DATASET EXCERPTS:
File: src/rtl/pipe_stall_ctrl.sv
// pipe_stall_ctrl
//   Central hazard and flush controller for a 5-stage RISC-V pipeline.
//   Produces a 2-bit code (Pass/Hold/Bubb) for every inter-stage register
//   from four conditions in fixed priority: memory busy, branch
//   misprediction flush, load-use hazard and instruction-fetch busy.
//   A RUN/FLUSH FSM stretches the IF/ID bubble over FLUSH_CYCLES cycles.
//
// Ports
//   clk             clock, rising edge
//   rst             asynchronous reset, active low
//   if_busy         fetch has not returned an instruction this cycle
//   mem_busy        MEM stage load/store not complete this cycle
//   branch_error    EX resolved a mispredicted branch/jump
//   id_rs1_request  ID reads rs1        id_rs1_addr  rs1 address
//   id_rs2_request  ID reads rs2        id_rs2_addr  rs2 address
//   ex_rd_load      EX instruction is a load
//   ex_rd_addr      EX destination register
//   stall_*         stage codes (combinational, zero latency)
//   flushing        registered: FSM is in FLUSH
//   stall_cycles    registered: cycles with any code other than Pass
//   flush_count     registered: accepted branch_error events
module pipe_stall_ctrl #(
   parameter int FLUSH_CYCLES = 2
) (
   input  logic        clk,
   input  logic        rst,
   input  logic        if_busy,
   input  logic        mem_busy,
   input  logic        branch_error,
   input  logic        id_rs1_request,
   input  logic        id_rs2_request,
   input  logic [4:0]  id_rs1_addr,
   input  logic [4:0]  id_rs2_addr,
   input  logic        ex_rd_load,
   input  logic [4:0]  ex_rd_addr,
   output logic [1:0]  stall_pc,
   output logic [1:0]  stall_if_id,
   output logic [1:0]  stall_id_ex,
   output logic [1:0]  stall_ex_mem,
   output logic [1:0]  stall_mem_wb,
   output logic        flushing,
   output logic [31:0] stall_cycles,
   output logic [15:0] flush_count
);

   localparam logic [1:0] PASS = 2'b00;
   localparam logic [1:0] HOLD = 2'b01;
   localparam logic [1:0] BUBB = 2'b10;

   localparam logic [2:0] FCNT_LOAD = 3'(FLUSH_CYCLES - 1);

   typedef enum logic {
      RUN   = 1'b0,
      FLUSH = 1'b1
   } state_t;

   state_t      state_q, state_d;
   logic [2:0]  fcnt_q, fcnt_d;
   logic        flushing_q, flushing_d;
   logic [31:0] stall_cycles_q, stall_cycles_d;
   logic [15:0] flush_count_q, flush_count_d;

   logic load_use;
   logic br_accept;
   logic any_stall;

   assign load_use = ex_rd_load & (ex_rd_addr != 5'd0) &
                     ((id_rs1_request & (id_rs1_addr == ex_rd_addr)) |
                      (id_rs2_request & (id_rs2_addr == ex_rd_addr)));

   // A mispredict seen while MEM is busy is not taken yet; EX is held and
   // will present it again once memory completes.
   assign br_accept = branch_error & ~mem_busy;

   // Stage code decode. Reset forces Bubb immediately, independent of the
   // clock, so an in-progress flush is aborted in the same cycle.
   always_comb begin
      stall_pc     = PASS;
      stall_if_id  = PASS;
      stall_id_ex  = PASS;
      stall_ex_mem = PASS;
      stall_mem_wb = PASS;
      if (!rst) begin
         stall_pc     = BUBB;
         stall_if_id  = BUBB;
         stall_id_ex  = BUBB;
         stall_ex_mem = BUBB;
         stall_mem_wb = BUBB;
      end else if (mem_busy) begin
         stall_pc     = HOLD;
         stall_if_id  = HOLD;
         stall_id_ex  = HOLD;
         stall_ex_mem = HOLD;
         stall_mem_wb = BUBB;
      end else if (branch_error) begin
         // PC passes so it loads the redirect target.
         stall_if_id  = BUBB;
         stall_id_ex  = BUBB;
      end else if (state_q == FLUSH) begin
         // load_use is ignored here: the ID content is being discarded.
         stall_pc     = if_busy ? HOLD : PASS;
         stall_if_id  = BUBB;
      end else if (load_use) begin
         stall_pc     = HOLD;
         stall_if_id  = HOLD;
         stall_id_ex  = BUBB;
      end else if (if_busy) begin
         stall_pc     = HOLD;
         stall_if_id  = BUBB;
      end
   end

   assign any_stall = (stall_pc != PASS) | (stall_if_id != PASS) |
                      (stall_id_ex != PASS) | (stall_ex_mem != PASS) |
                      (stall_mem_wb != PASS);

   // Next-state logic for the flush FSM and statistics counters.
   always_comb begin
      state_d        = state_q;
      fcnt_d         = fcnt_q;
      stall_cycles_d = stall_cycles_q;
      flush_count_d  = flush_count_q;

      if (br_accept) begin
         flush_count_d = flush_count_q + 16'd1;
         // With a single-cycle flush the error cycle alone covers it.
         if (FLUSH_CYCLES > 1) begin
            state_d = FLUSH;
            fcnt_d  = FCNT_LOAD;
         end
      end else if ((state_q == FLUSH) && !mem_busy) begin
         if (fcnt_q <= 3'd1) begin
            state_d = RUN;
            fcnt_d  = 3'd0;
         end else begin
            fcnt_d  = fcnt_q - 3'd1;
         end
      end

      if (any_stall) begin
         stall_cycles_d = stall_cycles_q + 32'd1;
      end

      flushing_d = (state_d == FLUSH);
   end

   always_ff @(posedge clk or negedge rst) begin
      if (!rst) begin
         state_q        <= RUN;
         fcnt_q         <= 3'd0;
         flushing_q     <= 1'b0;
         stall_cycles_q <= 32'd0;
         flush_count_q  <= 16'd0;
      end else begin
         state_q        <= state_d;
         fcnt_q         <= fcnt_d;
         flushing_q     <= flushing_d;
         stall_cycles_q <= stall_cycles_d;
         flush_count_q  <= flush_count_d;
      end
   end

   assign flushing     = flushing_q;
   assign stall_cycles = stall_cycles_q;
   assign flush_count  = flush_count_q;

endmodule

File: config.mk
export PLATFORM = sky130hd
export DESIGN_NAME = pipe_stall_ctrl
export DESIGN_NICKNAME = d
export VERILOG_FILES = /design/src/rtl/pipe_stall_ctrl.sv
export SDC_FILE = /design/constraint.sdc
export NUM_CORES = 1
export LEC_CHECK = 0
export CAP_MARGIN = 20
export CORE_MARGIN = 4
export CORE_UTILIZATION = 63
export CTS_CLUSTER_DIAMETER = 200
export CTS_CLUSTER_SIZE = 8
export DETAILED_ROUTE_END_ITERATION = 7
export DONT_BUFFER_PORTS = 1
export PLACE_DENSITY = 0.79
export SKIP_LAST_GASP = 1
export SLEW_MARGIN = 20
export SYNTH_ARGS = -nofsm -noshare
export SYNTH_HDL_FRONTEND = slang
export SYNTH_SLANG_ARGS = --single-unit
File: constraint.sdc
create_clock -name clk -period 2.3 [get_ports clk]
set_input_delay 0.23 -clock clk [delete_from_list [all_inputs] [get_ports clk]]
set_output_delay 0.23 -clock clk [all_outputs]
set_load 0.02 [all_outputs]
==> results of run 1 <==
[critical path, cell delays in order (launching register included)]
cell     delay, ns
dfrtp_1       0.37
nand3_1       0.14
or4_1         0.59
nor3_2        0.27
nand4_1       0.12
nor4_1        0.27
xor2_1        0.18
[state kept, by name (all words and copies together), names as in the netlist]
register / flops
stall_cycles: 32
flush_count: 16
flushing: 1
fcnt_q: 3
[power groups by stage]
| stage | logic (mW) | clock network, mW | registers [mW] |
|---|---|---|---|
| detailed placement | 0.675 | 0 | 1.41 |
| global placement | 0.656 | 0 | 1.40 |
| CTS | 0.703 | 0.615 | 1.39 |
| global route | 0.773 | 0.655 | 1.42 |
| finish | 0.696 | 0.603 | 1.39 |
| floorplan | 0.380 | 0 | 1.47 |
[cell families after synthesis]
| kind of cell | count (synthesis) |
|---|---|
| AO/OA/AOI/OAI | 15 |
| XOR/XNOR | 56 |
| adder cells (fa/ha/maj) | 4 |
| buffers and inverters | 17 |
| flip-flops | 52 |
| multiplexers | 1 |
| other | 1 |
| AND/OR/NAND/NOR | 109 |
[worst min-delay path by stage]
stage / to / slack [ns] / cells past startpoint
2_1_floorplan: fcnt_q[0] / -0.07 / 0
3_3_place_gp: flush_count[3] / -0.06 / 0
3_5_place_dp: flush_count[5] / -0.06 / 0
4_1_cts: fcnt_q[1] / 0.02 / 1
5_1_grt: fcnt_q[2] / 0.03 / 1
6_report: fcnt_q[1] / 0.03 / 1
[layer usage]
metal	wire length, µm	share of wire (%)	up-vias	GRT usage, %
li1	-	-	921	-
met1	2150	42	916	26.5
met2	2520	49	56	33.7
met3	404	7.9	4	7.16
met4	45	0.88	0	6.35
met5	0	0	-	0
[area by class of cell]
class / instances / area (µm²) / area share [%]
Clock buffer: 6 / 72.6 / 2.43
Tap cell: 50 / 62.6 / 2.09
Clock inverter: 2 / 35.0 / 1.17
Sequential cell: 52 / 1300 / 43.5
Multi-Input combinational cell: 186 / 1260 / 42.2
Inverter: 7 / 26.3 / 0.879
Timing Repair Buffer: 26 / 230 / 7.70
[per-stage QoR]
stage	area [µm²]	std cells	hold slack (ns)
global placement	2850	319	-0.0644
finish	2990	329	0.0294
detailed placement	2850	319	-0.0642
global route	2990	329	0.0253
CTS	2990	329	0.0238
floorplan	2660	255	-0.0656
[Yosys cell counts, drive strengths merged]
cell type	count
a2111oi	1
a21oi	3
a31oi	1
and2	2
and3	2
and4	1
buf	6
clkbuf	4
conb	1
dfrtp	52
ha	4
inv	7
mux2	1
nand2	27
nand2b	5
nand3	14
nand4	7
nor2	14
nor2b	1
nor3	9
nor3b	2
nor4	12
nor4b	7
o21a	1
o21ai	5
o22ai	1
o311a	1
o31a	1
o41ai	1
or2	2
or3	2
or4	2
xnor2	24
xor2	32
==> impl_metrics.tcl, run 1 <==
set metrics [dict create \
    p_comb_share_pct 25.9 \
    clkTransAtPathRegs_ns 0.09 \
    die_w_um 73.0 \
    setup_viol 0 \
    cap_violations 0 \
    core_area_mm2 0.00403 \
    cts-root-buf "clkbuf_8" \
    status "finished clean" \
    synth_compound_area_share_pct 4.33 \
    power.leakage_nw 1.24 \
    rr_endpoint "stall_cycles[31]" \
    cts-hold-fix-buffers 2 \
    netlist_instances 255 \
    cp-endpoint "stall_cycles[31]" \
    n_antenna_cell 0 \
    cts_htree_levels 2 \
    grt_max_degree 53 \
    yosys-top-cells-area "dfrtp_1, xor2_1, xnor2_1" \
    layout_common_cells "dfrtp_1, xor2_1, nand2_1, xnor2_1, buf_4" \
    synthToLayoutAreaGrowth_pct 12.4 \
    drt-pass1-iter-count 4 \
    p_sw_share_pct 36.7 \
    io_buffers 0 \
    synth_top_family_by_area "simple AND/OR/NAND/NOR gates" \
    cts_tree "yes" \
    cp.required_ns 2.53 \
    ant_nets 0 \
    clock_latency_ns 0.30 \
    timing.fmax_mhz 498 \
    worstSetupPathType "flip-flop to flip-flop" \
    grt_overflow 0 \
    fin_ws_ns 0.293 \
    fin_crit_sh_pct 87.3 \
    place_ws_ns 0.258 \
    numClockSinks 52 \
    syn_area_per_cell_um2 10.4 \
    cts_setup_buffers 0 \
    slew_violations 0 \
    p_clk_share_pct 22.5 \
    cp_data_arrival_time_ns 2.23 \
    yosysWarnings 0 \
    r2r_setup_slack_ns 0.29 \
    p_per_area_mw_per_mm2 897 \
    p_int_mw 1.70 \
    rows 23 \
    cts_resized 0 \
    drive_above_1_share_pct 13.3 \
    cp_max_fo 4 \
    synth_top_area_share_pct 48.9 \
    startpoint "stall_cycles[16]" \
    cts_inserted_buffers 5 \
    ys_seq_area_share_pct 48.9 \
    startpoint_type "flip-flop" \
    power_frac_seq_pct 51.6 \
    final_common_cell "dfrtp_1" \
    nNetsFinal 305 \
    die_area_mm2 0.00533 \
    crit_path_end_kind "flip-flop" \
    p_total_mw 2.68 \
    clockBufferDepth 2 \
    drc 0 \
    gp_congestion 0.776 \
    wl_mm 5.12 \
    initial_utilization_pct 66.1 \
    synth-simple-area-share_pct 22.2 \
    pin_count 82 \
    place_hpwl_mm 3.78 \
    yosysTopAreaCell "dfrtp_1" \
    ys_ff_latch 52 \
    grt_pass1_vias 1844 \
    synth_mux_area_share_pct 0.423 \
    syn_area_mm2 0.00266 \
    finClkSkew_ns 0.00558 \
    worstReg2RegStart "stall_cycles[16]" \
    hold_class "input port to flip-flop" \
    rsz0062_at_grt "no" \
    grt_pass1_wl_mm 8.63 \
    vias 1897 \
    irDropWorstVdd_v 0.000672 \
    antenna_found_initial 0 \
    setup_tns_ns 0 \
    r2r_cells 6 \
    power_switching_uw 984 \
    hp-start "branch_error" \
    fin_util_pct 74.2 \
    synthesis.nets 282 \
    viasPerCell 5.77 \
    ys_types 38 \
    min_period_ns 2.01 \
    grt_use_total_pct 20.9 \
    dieHeight_um 73.0 \
    detail_route.iter0.violations 92 \
    synthAdderAreaFrac_pct 1.88 \
    hold_violations 0 \
    synth_xor_area_share_pct 18.4 \
    fillCellCount 273 \
    avgRoutedWirePerCell_um 15.6 \
]
Note: power is estimated with default switching activity, not from simulation.
==> run 2: changes to the inputs <==
Settings changed: RECOVER_POWER from default to 25.
==> run 2 against run 1 <==
- worst hold slack is essentially flat
- fmax is essentially flat
- cell area decreased by 0.75%
- sequential power about the same
- via count is 0.69% lower
- register-to-register slack barely moved
- worst setup slack about the same
- critical endpoint unchanged
- largest cell class unchanged
- largest power group unchanged
==> impl_metrics.tcl, run 2 (synthesis gave the netlist of run 1 again) <==
set metrics [dict create \
    place_hpwl_mm 3.78 \
    setup_tns_ns 0 \
    final_common_cell "dfrtp_1" \
    cp_max_fo 4 \
    wl_met1_mm 2.14 \
    viasPerCell 5.73 \
    numClockSinks 52 \
    slew_violations 0 \
    hold_class "input port to flip-flop" \
    core_area_mm2 0.00403 \
    ant_nets 0 \
    fin_crit_sh_pct 87.3 \
    grt_pass1_wl_mm 8.63 \
    gp_congestion 0.776 \
    antenna_found_initial 0 \
    worstSetupPathType "flip-flop to flip-flop" \
    irDropWorstVdd_v 0.000669 \
    dieHeight_um 73.0 \
    fin_util_pct 73.7 \
    fillCellCount 276 \
    crit_chain "nand3_1 -> or4_1 -> nor3_2 -> nand4_1 -> nor4_1 -> xor2_1" \
    hold_violations 0 \
    power.leakage_nw 1.23 \
    layout_common_cells "dfrtp_1, xor2_1, nand2_1, xnor2_1, buf_4" \
    drc 0 \
    cap_violations 0 \
    status "finished clean" \
    wl_met3_um 394 \
    drive_above_1_share_pct 13.3 \
    clockBufferDepth 2 \
    detail_route.iter0.violations 100 \
    p_total_mw 2.68 \
    cp.required_ns 2.53 \
    startpoint_type "flip-flop" \
    dr_wl_met2_mm 2.55 \
    drt-pass1-iter-count 4 \
    crit_path_max_incr_delay_ns 0.59 \
    cts-root-buf "clkbuf_8" \
    slowest_stage "or4_1" \
    die_w_um 73.0 \
    relSlewSlack_pct 17.2 \
    cts_inserted_buffers 5 \
    clock_latency_ns 0.30 \
    grt_overflow 0 \
    pin_count 82 \
    grt_max_degree 53 \
    wl_mm 5.13 \
    dp_cells 319 \
    setup_viol 0 \
    rsz0062_at_grt "no" \
    timing.fmax_mhz 498 \
    synthToLayoutAreaGrowth_pct 11.5 \
    cp_data_arrival_time_ns 2.24 \
    grt_pass1_vias 1844 \
    crit_buf_inv 0 \
    min_period_ns 2.01 \
    cts_tree "yes" \
    initial_utilization_pct 66.1 \
    avgRoutedWirePerCell_um 15.6 \
    finClkSkew_ns 0.00620 \
    vias 1884 \
    crit_family "simple AND/OR/NAND/NOR gates" \
    fin_hold_ws_ns 0.0292 \
    rows 23 \
    crit_path_end_kind "flip-flop" \
    cts_htree_levels 2 \
    worst_pin_slew_ns 1.24 \
    cts_resized 0 \
    instances_no_fill 329 \
    nNetsFinal 305 \
    io_buffers 0 \
    maxUsedRoutingLayer "met4" \
    die_area_mm2 0.00533 \
    n_antenna_cell 0 \
    p_per_area_mw_per_mm2 902 \
    clkTransAtPathRegs_ns 0.09 \
    largest_register_ffs 32 \
    grt_use_total_pct 20.9 \
]
## run 2: cell count changes in the layout (fill, tap and decap cells not counted), sizes merged
cell    before  now
buf         25   24
clkbuf       6    7
## run 2: final timing paths
kind,startpoint,to,slack (ns),cells after the start
setup / recovery,stall_cycles[16],stall_cycles[31],0.29,6
hold / removal,branch_error,fcnt_q[1],0.03,1
setup reg to reg,stall_cycles[16],stall_cycles[31],0.29,6
hold reg to reg,fcnt_q[1],fcnt_q[1],0.52,2
max in group asynchronous,rst,fcnt_q[1],0.82,2
min in group asynchronous,rst,stall_cycles[30],0.75,2
## run 2: routing by layer
layer  up-vias  track usage [%]
met2        60             33.7
met4         0             6.35
met5         -                0
li1        919                -
met3         4             7.16
met1       901             26.5
## run 2: cell type report
type | instances | area, µm² | area share (%)
clock buffers | 6 | 72.6 | 2.45
repair buffers | 26 | 208 | 7.00
inverters | 7 | 26.3 | 0.885
well taps | 50 | 62.6 | 2.11
flip-flops and latches | 52 | 1300 | 43.8
multi-input cells | 186 | 1260 | 42.5
clock inverters | 2 | 35.0 | 1.18
## run 2: repair_timing
item,CTS,global route
hold buffers,2,0
hold endpoints to repair,52,0
buffers inserted,0,0
## run 2: power breakdown
part | leakage (nW) | switching [mW] | total, mW | internal (mW)
clock network | 0.0552 | 0.280 | 0.603 | 0.323
logic | 0.558 | 0.402 | 0.689 | 0.287
registers | 0.618 | 0.300 | 1.38 | 1.08
total | 1.23 | 0.982 | 2.68 | 1.70
## run 2: worst reg2reg max path: cells and delay by family, from the launching register on
| family | cells | cell delay, ns |
|---|---|---|
| and+or+nand+nor | 5 | 1.39 |
| DFF | 1 | 0.37 |
| xor gates and xnor gates | 1 | 0.18 |
## run 2: through the flow
| stage | cell area, µm² | setup slack (ns) |
|---|---|---|
| final | 2970 | 0.293 |
| after detailed placement | 2850 | 0.258 |
| after global placement | 2850 | 0.282 |
| after CTS | 2990 | 0.296 |
| after global routing | 2970 | 0.0960 |
| after floorplan | 2660 | 0.293 |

GOAL OF THE EXERCISE:
Each line from the beginning of the listing up to the line where "ID reads rs2" appears needs to be given again exactly; please add nothing else.

WRITTEN REPLY:
File: src/rtl/pipe_stall_ctrl.sv
// pipe_stall_ctrl
//   Central hazard and flush controller for a 5-stage RISC-V pipeline.
//   Produces a 2-bit code (Pass/Hold/Bubb) for every inter-stage register
//   from four conditions in fixed priority: memory busy, branch
//   misprediction flush, load-use hazard and instruction-fetch busy.
//   A RUN/FLUSH FSM stretches the IF/ID bubble over FLUSH_CYCLES cycles.
//
// Ports
//   clk             clock, rising edge
//   rst             asynchronous reset, active low
//   if_busy         fetch has not returned an instruction this cycle
//   mem_busy        MEM stage load/store not complete this cycle
//   branch_error    EX resolved a mispredicted branch/jump
//   id_rs1_request  ID reads rs1        id_rs1_addr  rs1 address
//   id_rs2_request  ID reads rs2        id_rs2_addr  rs2 address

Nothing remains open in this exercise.